# White spot



## Buggy (Oct 17, 2006)

This morning I found a white spot on the side of my red velvet female swordtail. It wasn't there last night and I've never seen this before. It appears to be a fuzzy white thread coming from under her scale. I'll try to post a pic if I can get a good one but in the mean time can anyone give me a guess at what it might be?


----------



## sonofbreeder (Jul 17, 2005)

sounds to me like something either scratched it or bit at it because i know my oscar always trys to mess with my common pleco and then my pleco scratches him but never that bad but thats what it sounds like to me


----------



## Puffer Pita (Jun 16, 2006)

Sounds more like a parasite to me.


----------



## sonofbreeder (Jul 17, 2005)

whats all in the tank?


----------



## Phantom_Cichlid (Jul 3, 2006)

Is it possible that its Pox?


----------



## Buggy (Oct 17, 2006)

we have mollies, platys, a tetra, barbs, swordtails, a shark, cory's and some snails


----------



## Buggy (Oct 17, 2006)

Ok, I just removed the white spot and it was definately a parasite worm of some sort. What can I treat with to make sure she and the others don't get infected again?


----------



## Guest (Nov 5, 2006)

Definitely sounds like some kind of parasite, though I'm not sure which one. I would treat with some Jungle brand Parasite clear.
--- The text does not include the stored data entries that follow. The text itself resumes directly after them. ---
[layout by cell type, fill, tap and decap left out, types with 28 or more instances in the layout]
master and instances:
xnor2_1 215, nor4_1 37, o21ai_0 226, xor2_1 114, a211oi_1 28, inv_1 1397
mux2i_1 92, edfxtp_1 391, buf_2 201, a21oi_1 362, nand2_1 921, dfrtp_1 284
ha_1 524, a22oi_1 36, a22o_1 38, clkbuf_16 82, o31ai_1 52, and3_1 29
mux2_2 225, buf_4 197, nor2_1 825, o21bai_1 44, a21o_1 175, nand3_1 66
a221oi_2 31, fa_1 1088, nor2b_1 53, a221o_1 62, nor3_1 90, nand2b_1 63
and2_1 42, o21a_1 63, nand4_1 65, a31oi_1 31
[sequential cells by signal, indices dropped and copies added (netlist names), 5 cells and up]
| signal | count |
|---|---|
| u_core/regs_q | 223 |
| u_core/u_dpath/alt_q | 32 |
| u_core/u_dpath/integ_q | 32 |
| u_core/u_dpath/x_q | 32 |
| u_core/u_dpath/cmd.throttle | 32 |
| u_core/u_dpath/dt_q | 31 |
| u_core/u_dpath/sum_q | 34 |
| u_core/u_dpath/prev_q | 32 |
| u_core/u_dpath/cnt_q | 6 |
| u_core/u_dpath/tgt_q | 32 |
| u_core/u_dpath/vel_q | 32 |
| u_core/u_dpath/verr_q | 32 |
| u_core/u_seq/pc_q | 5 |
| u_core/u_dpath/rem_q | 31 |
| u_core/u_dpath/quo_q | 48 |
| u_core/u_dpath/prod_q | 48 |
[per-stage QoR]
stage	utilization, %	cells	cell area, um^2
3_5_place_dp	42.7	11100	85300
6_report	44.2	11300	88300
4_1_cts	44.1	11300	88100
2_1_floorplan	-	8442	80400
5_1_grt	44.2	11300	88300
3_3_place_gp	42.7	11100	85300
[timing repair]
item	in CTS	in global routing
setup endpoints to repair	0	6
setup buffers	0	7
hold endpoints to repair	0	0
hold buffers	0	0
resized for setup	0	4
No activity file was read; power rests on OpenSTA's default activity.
<file path="config.mk">
export PLATFORM = sky130hd
export DESIGN_NAME = button_short_long_press_detector_flat
export DESIGN_NICKNAME = d
export VERILOG_FILES = /design/src/design/bsld_pkg.sv /design/src/design/bsld_if.sv /design/src/design/button_short_long_press_detector.sv /design/src/flat_wrapper.sv
export SDC_FILE = /design/constraint.sdc
export NUM_CORES = 1
export LEC_CHECK = 0
export BUFFER_PORTS_ARGS = -buffer_cell sky130_fd_sc_hd__buf_4
export CORE_MARGIN = 4
export CORE_UTILIZATION = 42
export DETAILED_ROUTE_END_ITERATION = 7
export SYNTH_ARGS = -nofsm -noshare
export SYNTH_HDL_FRONTEND = slang
export SYNTH_SLANG_ARGS = --single-unit
</file>
<file path="constraint.sdc">
create_clock -name clk -period 8.5 [get_ports clk]
set_clock_uncertainty 0.05 [all_clocks]
set_input_delay 1.7 -clock clk [delete_from_list [all_inputs] [get_ports clk]]
set_output_delay 1.7 -clock clk [all_outputs]
set_load 0.02 [all_outputs]
</file>
[src/rtl/msg_front.sv]
// ----------------------------------------------------------------------------
// msg_front
// Classifies input transfers: step magnitudes, directions, major count and
// ramp length bound, then pushes the item into the queue.
// ----------------------------------------------------------------------------
`timescale 1ns / 1ps

module msg_front #(
  parameter int STEP_BITS = 24
) (
  input  logic                              in_valid_i,
  output logic                              in_stall_o,
  input  logic                              kind_i,
  input  logic signed [msg_pkg::IN_W-1:0]   delta_x_i,
  input  logic signed [msg_pkg::IN_W-1:0]   delta_y_i,
  input  logic signed [msg_pkg::IN_W-1:0]   delta_z_i,
  input  logic [msg_pkg::NUM_AXES-1:0]      home_switches_i,
  input  logic [msg_pkg::NUM_AXES-1:0]      rear_switches_i,
  input  msg_pkg::cfg_t                     cfg_i,
  input  logic                              q_full_i,
  output logic                              push_o,
  output msg_pkg::item_hdr_t                hdr_o,
  output logic [STEP_BITS-1:0]              major_o,
  output logic [msg_pkg::NUM_AXES*STEP_BITS-1:0] abs_o
);
  import msg_pkg::*;

  localparam int AW = (STEP_BITS > IN_W) ? STEP_BITS : IN_W;
  localparam logic [AW-1:0] STEP_MAX = AW'((64'd1 << STEP_BITS) - 64'd1);

  logic [IN_W-1:0]      delta [NUM_AXES];
  logic [IN_W-1:0]      mag   [NUM_AXES];
  logic [AW-1:0]        mag_ext [NUM_AXES];
  logic [STEP_BITS-1:0] mag_sat [NUM_AXES];
  logic [STEP_BITS-1:0] major;

  assign delta[0] = delta_x_i;
  assign delta[1] = delta_y_i;
  assign delta[2] = delta_z_i;

  // Take magnitudes, clip to the step range, find the major count
  always_comb begin
    major = '0;
    for (int i = 0; i < NUM_AXES; i++) begin
      mag[i]     = delta[i][IN_W-1] ? (~delta[i] + IN_W'(1)) : delta[i];
      mag_ext[i] = AW'(mag[i]);
      mag_sat[i] = (mag_ext[i] > STEP_MAX) ? STEP_MAX[STEP_BITS-1:0]
                                            : mag_ext[i][STEP_BITS-1:0];
      if (mag_sat[i] > major) begin
        major = mag_sat[i];
      end
    end
  end

  // Pack the classified item
  always_comb begin
    hdr_o.kind = kind_e'(kind_i);
    for (int i = 0; i < NUM_AXES; i++) begin
      hdr_o.dir[i] = !delta[i][IN_W-1] && (|delta[i]);
      abs_o[i*STEP_BITS +: STEP_BITS] = mag_sat[i];
    end
    hdr_o.home     = home_switches_i;
    hdr_o.rear     = rear_switches_i;
    hdr_o.ramp_cfg = (cfg_i.start_delay > cfg_i.cruise_delay)
                   ? (cfg_i.start_delay - cfg_i.cruise_delay) : '0;
  end

  assign major_o    = major;
  assign in_stall_o = q_full_i;
  assign push_o     = in_valid_i && !q_full_i;

endmodule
I'm not sure about using that with cories though...you may want to just use half the recommended dose. With some meds, you have to be careful using them with scaleless fish (cories, loaches...). Another med would be Prazipro...I would use this at half dose as well, because I'm not sure how it affects scaleless fish.


----------



## Guest (Nov 7, 2006)

Sounds like anchor worm.


----------